Ok, optar por seguir um dado inconsistente é fácil. Mas o que fazer quando aparecem 50 na frente do cientista?

“Luis Pasteur dizia que a sorte favorece a mente bem preparada”, diz Dunbar. Ou seja: o bom cientista sabe que tipo de dados seguir. Ele dirá: “Hum, isso é interessante, vamos por aqui”. Outros cientistas não mudarão de rumo. Experimentos custam tempo e dinheiro, e eles não vão se arriscar em nome de algo que não conhecem. “Em geral, cientistas precisam decidir entre fazer os experimentos de baixo risco, que garantem emprego e publicações, e os de alto risco, que provavelmente não vão funcionar mas que podem render descobertas”, afirma.

Portanto, segundo Dunbar o sistema científico é parte do problema, pois faz com que os cientistas só se preocupem em publicar.
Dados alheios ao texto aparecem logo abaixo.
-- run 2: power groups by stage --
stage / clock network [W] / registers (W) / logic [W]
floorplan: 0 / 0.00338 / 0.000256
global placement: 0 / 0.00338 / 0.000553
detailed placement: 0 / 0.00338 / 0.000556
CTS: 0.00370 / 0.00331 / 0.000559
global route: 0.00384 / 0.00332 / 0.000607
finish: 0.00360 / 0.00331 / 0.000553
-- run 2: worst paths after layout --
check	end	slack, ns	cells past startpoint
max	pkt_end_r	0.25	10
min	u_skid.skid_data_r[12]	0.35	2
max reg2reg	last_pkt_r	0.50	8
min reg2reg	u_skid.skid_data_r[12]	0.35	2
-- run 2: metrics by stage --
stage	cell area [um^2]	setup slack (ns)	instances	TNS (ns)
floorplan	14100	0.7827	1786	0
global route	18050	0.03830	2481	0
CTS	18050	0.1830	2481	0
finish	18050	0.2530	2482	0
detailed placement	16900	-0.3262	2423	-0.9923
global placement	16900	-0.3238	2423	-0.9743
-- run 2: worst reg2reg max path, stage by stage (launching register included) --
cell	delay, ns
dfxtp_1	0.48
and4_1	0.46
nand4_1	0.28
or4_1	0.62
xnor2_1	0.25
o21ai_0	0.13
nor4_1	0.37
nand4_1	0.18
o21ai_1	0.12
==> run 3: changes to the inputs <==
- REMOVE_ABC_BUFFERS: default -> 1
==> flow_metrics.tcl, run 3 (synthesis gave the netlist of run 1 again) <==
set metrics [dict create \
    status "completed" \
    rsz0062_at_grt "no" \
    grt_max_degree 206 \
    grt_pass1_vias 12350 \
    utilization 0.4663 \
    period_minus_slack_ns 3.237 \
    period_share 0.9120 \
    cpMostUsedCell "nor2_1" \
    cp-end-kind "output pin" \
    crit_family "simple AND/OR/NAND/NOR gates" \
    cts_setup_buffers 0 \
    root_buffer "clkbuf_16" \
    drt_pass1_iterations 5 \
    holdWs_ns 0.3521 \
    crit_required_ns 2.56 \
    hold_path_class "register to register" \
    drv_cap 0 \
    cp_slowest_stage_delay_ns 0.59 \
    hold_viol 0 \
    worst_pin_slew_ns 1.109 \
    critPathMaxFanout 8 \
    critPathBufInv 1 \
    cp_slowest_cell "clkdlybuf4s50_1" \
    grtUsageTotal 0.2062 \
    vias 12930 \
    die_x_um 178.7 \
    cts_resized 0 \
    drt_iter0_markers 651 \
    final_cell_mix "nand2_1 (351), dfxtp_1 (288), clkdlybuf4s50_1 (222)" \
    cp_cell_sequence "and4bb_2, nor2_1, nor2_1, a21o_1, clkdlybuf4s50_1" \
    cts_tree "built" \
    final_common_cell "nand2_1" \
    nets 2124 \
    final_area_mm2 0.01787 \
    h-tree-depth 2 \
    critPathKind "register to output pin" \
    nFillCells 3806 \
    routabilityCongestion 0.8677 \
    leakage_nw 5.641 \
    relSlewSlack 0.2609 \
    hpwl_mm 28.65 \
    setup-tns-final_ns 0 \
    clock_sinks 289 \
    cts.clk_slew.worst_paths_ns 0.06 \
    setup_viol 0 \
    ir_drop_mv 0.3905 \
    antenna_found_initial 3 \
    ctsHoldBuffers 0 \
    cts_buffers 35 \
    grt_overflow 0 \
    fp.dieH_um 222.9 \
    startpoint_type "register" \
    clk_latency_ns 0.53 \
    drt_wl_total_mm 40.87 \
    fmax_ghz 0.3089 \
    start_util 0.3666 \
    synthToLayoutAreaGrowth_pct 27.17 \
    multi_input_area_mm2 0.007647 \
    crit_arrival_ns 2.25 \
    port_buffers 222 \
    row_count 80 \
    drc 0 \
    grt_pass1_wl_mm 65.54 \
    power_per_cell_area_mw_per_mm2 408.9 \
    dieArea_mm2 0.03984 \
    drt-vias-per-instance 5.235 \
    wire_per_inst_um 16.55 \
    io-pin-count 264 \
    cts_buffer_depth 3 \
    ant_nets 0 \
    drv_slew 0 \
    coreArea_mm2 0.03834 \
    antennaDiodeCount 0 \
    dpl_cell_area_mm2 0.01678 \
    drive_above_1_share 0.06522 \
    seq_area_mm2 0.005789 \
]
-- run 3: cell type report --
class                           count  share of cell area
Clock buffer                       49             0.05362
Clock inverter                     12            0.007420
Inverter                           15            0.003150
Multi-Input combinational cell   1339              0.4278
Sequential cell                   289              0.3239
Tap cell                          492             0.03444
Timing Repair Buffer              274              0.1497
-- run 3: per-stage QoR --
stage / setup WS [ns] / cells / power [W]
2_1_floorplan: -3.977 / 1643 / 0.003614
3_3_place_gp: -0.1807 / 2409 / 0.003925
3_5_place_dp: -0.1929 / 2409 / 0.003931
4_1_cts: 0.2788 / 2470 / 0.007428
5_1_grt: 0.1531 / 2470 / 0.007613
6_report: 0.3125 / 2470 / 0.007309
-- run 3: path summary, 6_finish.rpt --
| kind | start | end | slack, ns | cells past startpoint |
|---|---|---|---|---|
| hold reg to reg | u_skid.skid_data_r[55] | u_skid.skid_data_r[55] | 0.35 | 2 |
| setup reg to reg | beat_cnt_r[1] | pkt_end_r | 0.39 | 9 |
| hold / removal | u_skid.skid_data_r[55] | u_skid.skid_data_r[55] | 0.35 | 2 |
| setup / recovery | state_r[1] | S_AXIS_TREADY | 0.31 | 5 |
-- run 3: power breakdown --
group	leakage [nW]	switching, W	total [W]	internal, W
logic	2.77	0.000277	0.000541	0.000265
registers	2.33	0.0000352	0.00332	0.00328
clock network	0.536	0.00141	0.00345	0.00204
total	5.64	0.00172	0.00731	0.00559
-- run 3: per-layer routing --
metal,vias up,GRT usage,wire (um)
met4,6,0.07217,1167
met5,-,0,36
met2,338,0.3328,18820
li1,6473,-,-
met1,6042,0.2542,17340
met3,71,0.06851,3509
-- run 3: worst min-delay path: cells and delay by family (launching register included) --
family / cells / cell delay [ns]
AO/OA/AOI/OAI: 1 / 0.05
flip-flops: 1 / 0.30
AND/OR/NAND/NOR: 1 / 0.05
[src/rtl/mcpu_program_loader.sv]
// ============================================================================
// Module      : mcpu_program_loader
// Description : Boot loader that streams an instruction image into MCPU RAM
//               over valid/ready, then releases the core from reset.
// Revision    : 1.0 - initial release
// ============================================================================
`default_nettype none

module mcpu_program_loader #(
    parameter int WORD_WIDTH     = 16,
    parameter int ADDR_WIDTH     = 8,
    parameter int CLEAR_ON_START = 1,
    parameter int HOLD_CYCLES    = 2
) (
    input  logic                  clock,
    input  logic                  reset,
    input  logic                  start,
    input  logic                  in_valid,
    output logic                  in_ready,
    input  logic [WORD_WIDTH-1:0] in_data,
    input  logic                  in_last,
    output logic                  mem_we,
    output logic [ADDR_WIDTH-1:0] mem_addr,
    output logic [WORD_WIDTH-1:0] mem_wdata,
    output logic                  cpu_reset,
    output logic                  busy,
    output logic                  done,
    output logic                  error,
    output logic [ADDR_WIDTH:0]   words_loaded,
    output logic [WORD_WIDTH-1:0] checksum
);

    typedef enum logic [2:0] {
        S_IDLE  = 3'd0,
        S_CLEAR = 3'd1,
        S_LOAD  = 3'd2,
        S_HOLD  = 3'd3,
        S_RUN   = 3'd4,
        S_ERROR = 3'd5
    } state_t;

    localparam logic [ADDR_WIDTH-1:0] ADDR_MAX    = '1;
    localparam logic [ADDR_WIDTH:0]   WORDS_MAX   = {1'b1, {ADDR_WIDTH{1'b0}}};
    localparam logic [3:0]            HOLD_LAST   = 4'(HOLD_CYCLES - 1);
    localparam state_t                START_STATE = (CLEAR_ON_START != 0) ? S_CLEAR : S_LOAD;

    state_t                state;
    state_t                state_next;
    logic [ADDR_WIDTH-1:0] addr;
    logic [3:0]            hold_cnt;
    logic                  handshake;

    assign handshake = in_valid & (state == S_LOAD);

    always_ff @(posedge clock or negedge reset) begin
        if (!reset) begin
            state <= S_IDLE;
        end else begin
            state <= state_next;
        end
    end

    always_comb begin
        state_next = state;
        in_ready   = 1'b0;
        busy       = 1'b0;
        done       = 1'b0;
        error      = 1'b0;
        cpu_reset  = 1'b1;
        case (state)
            S_IDLE: begin
                if (start) state_next = START_STATE;
            end
            S_CLEAR: begin
                busy = 1'b1;
                if (addr == ADDR_MAX) state_next = S_LOAD;
            end
            S_LOAD: begin
                busy     = 1'b1;
                in_ready = 1'b1;
                if (handshake) begin
                    if (in_last)               state_next = S_HOLD;
                    else if (addr == ADDR_MAX) state_next = S_ERROR;
                end
            end
            S_HOLD: begin
                busy = 1'b1;
                if (hold_cnt == HOLD_LAST) state_next = S_RUN;
            end
            S_RUN: begin
                done      = 1'b1;
                cpu_reset = 1'b0;
                if (start) state_next = START_STATE;
            end
            S_ERROR: begin
                error = 1'b1;
                if (start) state_next = START_STATE;
            end
            default: state_next = S_IDLE;
        endcase
    end

    // mem_* are registered, so every write lands one cycle after the cycle
    // that issued it; the last CLEAR / LOAD write shows up in the next state.
    always_ff @(posedge clock or negedge reset) begin
        if (!reset) begin
            mem_we       <= 1'b0;
            mem_addr     <= '0;
            mem_wdata    <= '0;
            addr         <= '0;
            hold_cnt     <= '0;
            words_loaded <= '0;
            checksum     <= '0;
        end else begin
            mem_we <= 1'b0;
            case (state)
                S_IDLE, S_RUN, S_ERROR: begin
                    if (start) begin
                        addr         <= '0;
                        words_loaded <= '0;
                        checksum     <= '0;
                    end
                end
                S_CLEAR: begin
                    mem_we    <= 1'b1;
                    mem_addr  <= addr;
                    mem_wdata <= '0;
                    addr      <= addr + 1'b1;
                end
                S_LOAD: begin
                    hold_cnt <= '0;
                    if (handshake) begin
                        mem_we    <= 1'b1;
                        mem_addr  <= addr;
                        mem_wdata <= in_data;
                        addr      <= addr + 1'b1;
                        checksum  <= checksum + in_data;
                        if (words_loaded != WORDS_MAX) words_loaded <= words_loaded + 1'b1;
                    end
                end
                S_HOLD: begin
                    hold_cnt <= hold_cnt + 1'b1;
                end
                default: ;
            endcase
        end
    end

endmodule

`default_nettype wire
**src/rtl/shift_reg_deser.sv**
```systemverilog
`default_nettype none
// ============================================================================
// Module   : shift_reg_deser
// Purpose  : Parametrised universal shift register with word framing.
//            Supports hold, shift right, shift left and parallel load. A
//            shift counter frames the serial stream into WIDTH-bit words.
//            Each completed word is captured into a holding register, and a
//            one-cycle valid strobe accompanies the capture.
// Ports    : clk        - clock, rising edge
//            clr        - synchronous active-high reset
//            mode       - 00 hold, 01 shift right, 10 shift left, 11 load
//            din        - serial data in
//            pdin       - parallel load data
//            q          - live shift register contents
//            sout       - bit shifted out at the most recent shift edge
//            dout       - last complete captured word
//            word_valid - one-cycle pulse, dout updated this cycle
//            bit_cnt    - shifts accumulated in the current word
// Revision : 1.0 - initial release
// ============================================================================
module shift_reg_deser #(
    parameter  int WIDTH = 8,
    localparam int CNT_W = (WIDTH > 2) ? $clog2(WIDTH) : 1
) (
    input  logic             clk,
    input  logic             clr,
    input  logic [1:0]       mode,
    input  logic             din,
    input  logic [WIDTH-1:0] pdin,
    output logic [WIDTH-1:0] q,
    output logic             sout,
    output logic [WIDTH-1:0] dout,
    output logic             word_valid,
    output logic [CNT_W-1:0] bit_cnt
);

    localparam logic [1:0]       c_hold  = 2'b00;
    localparam logic [1:0]       c_shr   = 2'b01;
    localparam logic [1:0]       c_shl   = 2'b10;
    localparam logic [1:0]       c_load  = 2'b11;
    localparam logic [CNT_W-1:0] c_last  = CNT_W'(WIDTH - 1);

    logic [WIDTH-1:0] r_q;
    logic             r_sout;
    logic [WIDTH-1:0] r_dout;
    logic             r_valid;
    logic [CNT_W-1:0] r_cnt;

    logic             w_shift;
    logic             w_last;
    logic [WIDTH-1:0] w_q_shift;
    logic             w_sout_shift;

    // Post-shift register value; also the word captured on the final shift,
    // so dout lines up with q on the same edge.
    always_comb begin
        w_q_shift    = r_q;
        w_sout_shift = r_sout;
        case (mode)
            c_shr: begin
                w_q_shift    = {din, r_q[WIDTH-1:1]};
                w_sout_shift = r_q[0];
            end
            c_shl: begin
                w_q_shift    = {r_q[WIDTH-2:0], din};
                w_sout_shift = r_q[WIDTH-1];
            end
            default: begin
                w_q_shift    = r_q;
                w_sout_shift = r_sout;
            end
        endcase
    end

    assign w_shift = (mode == c_shr) || (mode == c_shl);
    assign w_last  = w_shift && (r_cnt == c_last);

    always_ff @(posedge clk) begin
        if (clr) begin
            r_q     <= '0;
            r_sout  <= 1'b0;
            r_dout  <= '0;
            r_valid <= 1'b0;
            r_cnt   <= '0;
        end else begin
            // The strobe is only raised on a word-completing edge.
            r_valid <= 1'b0;
            case (mode)
                c_hold: begin
                    r_q <= r_q;
                end
                c_load: begin
                    r_q   <= pdin;
                    r_cnt <= '0;
                end
                default: begin
                    r_q    <= w_q_shift;
                    r_sout <= w_sout_shift;
                    if (w_last) begin
                        r_cnt   <= '0;
                        r_dout  <= w_q_shift;
                        r_valid <= 1'b1;
                    end else begin
                        r_cnt <= r_cnt + 1'b1;
                    end
                end
            endcase
        end
    end

    assign q          = r_q;
    assign sout       = r_sout;
    assign dout       = r_dout;
    assign word_valid = r_valid;
    assign bit_cnt    = r_cnt;

endmodule
`default_nettype wire

```
**config.mk**
```make
export PLATFORM = sky130hd
export DESIGN_NAME = shift_reg_deser
export DESIGN_NICKNAME = d
export VERILOG_FILES = /design/src/rtl/shift_reg_deser.sv
export SDC_FILE = /design/constraint.sdc
export NUM_CORES = 1
export LEC_CHECK = 0
export BUFFER_PORTS_ARGS = -buffer_cell sky130_fd_sc_hd__buf_2
export CAP_MARGIN = 15
export CORE_ASPECT_RATIO = 2
export CORE_UTILIZATION = 35
export DETAILED_ROUTE_END_ITERATION = 10
export GPL_ROUTABILITY_DRIVEN = 0
export SLEW_MARGIN = 5
export SYNTH_ARGS = -nofsm -noshare
export SYNTH_HDL_FRONTEND = slang
export SYNTH_SLANG_ARGS = --single-unit
```
**constraint.sdc**
```tcl
create_clock -name clk -period 2 [get_ports clk]
set_input_delay 0.1 -clock clk [delete_from_list [all_inputs] [get_ports clk]]
set_output_delay 0.1 -clock clk [all_outputs]
set_load 0.02 [all_outputs]
```
==> results_dict.tcl, run 1 <==
set metrics [dict create \
    clk_pin_slew_worst_paths_ns 0.07 \
    core-area_um2 2770 \
    total_power_mw 0.894 \
    wl_per_cell_um 13.7 \
    via_per_inst 5.54 \
    max_stage_delay_ns 0.47 \
    grt_pass1_wl_um 3800 \
    r2r_start "bit_cnt[0]$_SDFFE_PP0N_" \
    numPortBuffers 33 \
    antenna_found_initial 0 \
    cts_resized 0 \
    synth-simple-area-share 0.168 \
    routed_wl_um 2350 \
    power_density_nw_per_um2 732 \
    cts_tree "done" \
    yosysWarnings 0 \
    crit_required_ns 2.19 \
    crit_top_cell "ha_1" \
    slew_headroom 0.718 \
    synth_area_um2 1020 \
    fin_crit_ns 1.62 \
    grt_start_max_net_pins 22 \
    stdcell_area_um2 1220 \
    h-tree-depth 1 \
    drt_iter0_markers 22 \
    syn2layout_area_growth_pct 19.8 \
    fmax_mhz 616 \
    p_switching_mw 0.253 \
    switching_share 0.283 \
    ctsRootBufferMaster "clkbuf_8" \
    clock_power_share 0.305 \
    hold_path.startpoint "pdin[7]" \
    pwr-share-comb 0.180 \
    maxCapViolCount 0 \
    cp_max_fo 19 \
    synth_most_common_cell "dfxtp_1" \
    hold_class "input port to flop" \
    post-route-util 0.441 \
    avgSynthCellArea_um2 9.02 \
    cts_buffers 3 \
    yosys.area.top_type_share 0.412 \
    syn-num-nets 132 \
    synth_xor_area_frac 0 \
    grt_usage 0.170 \
    antennaDiodeCount 0 \
    p_leak_nw 0.530 \
    slew_viol_final 0 \
    ys_ff_latch 21 \
    hold_viol_final 0 \
    grt_util_met3 0.0254 \
    cts_hold_buf 0 \
    post-route-drc-count 0 \
    overflow 0 \
    cp_slowest_cell "or4b_1" \
    fin_crit_sh 0.812 \
    rsz0062_at_grt "false" \
    status "finished, final reports clean" \
    num_rows 27 \
    rrSetupSlack_ns 0.38 \
    initial_core_util 0.368 \
    die_height_um 78.3 \
    gr-max-usage-layer "met2" \
    cts_sinks 21 \
    synthTopCellsByCount "dfxtp_1, nor2_1, a211oi_1" \
    clockBufferDepth 2 \
    grt_pass1_vias 839 \
    yosysTopAreaCell "dfxtp_1" \
    synth_compound_area_frac 0.265 \
    netlist_instances 113 \
    die-area_um2 3150 \
    skew_ns 0.00197 \
    synth_fa_ha_area_frac 0.0736 \
    synth_mux_area_frac 0.00982 \
    crit_chain "ha_1, ha_1, and2_4, or4b_1, a21oi_1" \
    postRouteAntennaNets 0 \
    ys.flop_type "dfxtp_1" \
    reg2reg_depth 5 \
    hold_end "q[7]$_SDFFE_PP0N_" \
    grt.met1_usage 0.200 \
    synth_top_family_by_area "compound AO/OA/AOI/OAI gates" \
    crit_arrival_ns 1.81 \
    vias 947 \
    finalSetupViolations 0 \
    cp-start-kind "flop" \
    final_nets 162 \
    postPlaceCellArea_um2 1170 \
    end_kind "flop" \
    intPower_mw 0.641 \
    synth_edf_count 0 \
    grtUsageMet2 0.274 \
    r2r_end "bit_cnt[2]$_SDFFE_PP0N_" \
    hpwl_um 1790 \
    holdPathStages 3 \
    die_x_um 40.2 \
    clk_latency_ns 0.26 \
    final.setup.tns_ns 0 \
    synth_cell_types 25 \
    drive_above_1_share 0.310 \
    ios 34 \
    firstDrtPassIters 4 \
    peakVddDrop_uv 292 \
    seqPwrFrac 0.515 \
    crit_type "flop to flop" \
    ys_top_cells_by_area "dfxtp_1, ha_1, nor2_1, a211oi_1, a22oi_1" \
    postCtsSetupBuffers 0 \
    synth_seq_area_share 0.412 \
    worstMarginPinSlew_ns 0.423 \
    async_flop_share 0 \
]
-- layout make-up --
class	instances	area, um2
Clock buffer	3	41.3
Clock inverter	1	5.00
Fill cell	286	1550
Inverter	5	18.8
Multi-Input combinational cell	78	527
Sequential cell	21	420
Tap cell	29	36.3
Timing Repair Buffer	34	173
-- stage by stage --
stage,hold slack [ns],cells,setup slack (ns)
after floorplan,0.183,113,0.324
after global placement,0.401,167,0.409
after detailed placement,0.401,167,0.342
after CTS,0.124,171,0.376
after global routing,0.122,171,0.290
final,0.127,171,0.376
-- how the worst max path moves through the flow --
| stage | from | end | slack [ns] | depth (start not counted) |
|---|---|---|---|---|
| after floorplan | bit_cnt[0]$_SDFFE_PP0N_ | bit_cnt[2]$_SDFFE_PP0N_ | 0.32 | 6 |
| after global placement | mode[0] | bit_cnt[2]$_SDFFE_PP0N_ | 0.41 | 6 |
| after detailed placement | mode[0] | bit_cnt[2]$_SDFFE_PP0N_ | 0.34 | 6 |
| after CTS | bit_cnt[0]$_SDFFE_PP0N_ | bit_cnt[2]$_SDFFE_PP0N_ | 0.38 | 5 |
| after global routing | bit_cnt[0]$_SDFFE_PP0N_ | bit_cnt[2]$_SDFFE_PP0N_ | 0.29 | 5 |
| final | bit_cnt[0]$_SDFFE_PP0N_ | bit_cnt[2]$_SDFFE_PP0N_ | 0.38 | 5 |
-- cell families after synthesis --
| group | count (synthesis) |
|---|---|
| compound gates | 36 |
| fa+ha+maj | 6 |
| buf+inv | 14 |
| flops | 21 |
| mux | 1 |
| simple gates | 35 |
-- layout by cell type, fill, tap and decap left out --
master	instances
a2111oi_0	4
a211o_1	1
a211oi_1	9
a21oi_1	6
a221oi_1	3
a22oi_1	8
a31oi_1	1
and2_4	1
buf_2	33
buf_4	1
clkbuf_8	3
clkinv_2	1
dfxtp_1	21
ha_1	6
inv_1	5
mux2i_1	1
nand2_1	3
nand2b_1	2
nand3b_1	1
nor2_1	20
nor3b_1	2
o21ba_2	1
o31a_1	3
or2_2	4
or3_1	1
or4b_1	1
-- sequential cells by signal, summed over array words and instances, names as in the netlist --
register    cells
q               8
word_valid      1
dout            8
bit_cnt         3
sout            1
-- power groups by stage --
stage          clock network, mW  registers (mW)  logic [mW]
4_1_cts                    0.282           0.460       0.162
3_5_place_dp                   0           0.470       0.161
6_report                   0.273           0.460       0.161
2_1_floorplan                  0           0.490      0.0870
3_3_place_gp                   0           0.469       0.158
5_1_grt                    0.305           0.464       0.178
-- worst max-delay path, delay by kind of cell, from the launching register on --
family,cells,cell delay (ns)
AOI/OAI and AO/OA,1,0.16
adders and majority gates,2,0.37
DFF,1,0.33
and+or+nand+nor,2,0.68
-- routing by layer --
layer | wire length [um] | up-vias
met5 | 0 | -
met4 | 50 | 0
met3 | 61 | 5
met2 | 1270 | 21
met1 | 963 | 454
li1 | - | 467
(Power assumes the default switching activity.)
O que importa é o número de publicações. Assim, o que 90% dos cientistas fazem é apenas mudar uma variável de um velho experimento e publicá-lo de novo. Vão mudando detalhes, sem fazer descobertas que realmente contribuam para o conhecimento.

Isaac Newton

Pensamos que o trabalho do cientista é solitário e que a descoberta vem de repente – tal como Isaac Newton descobrindo a gravidade ao ver a maçã cair da árvore. Mas na ciência o raciocínio é feito em conjunto, e a diversidade do grupo é crucial para lidar com dados inesperados. Por isso, Dunbar diz que os encontros informais entre cientistas são fundamentais. É nessas horas que a interação e o raciocínio espontâneo ocorrem livremente. E podem ajudar a pessoa a mudar de ideia sobre um resultado.

"Se o grupo é homogêneo, ter 10 pessoas não é melhor que ter uma, porque todas elas têm a mesma ideia. Não adianta elas terem lido os mesmos livros ou estudado na mesma faculdade. Além disso, é bom ter homens e mulheres na equipe, já que eles não costumam seguir dados inesperados tanto quanto elas", afirma.

Para quem quiser ler os trabalhos do Dunbar, vale uma visita ao laboratório dele. Minha sugestão é o estudo "Do Naïve Theories Ever Go Away?".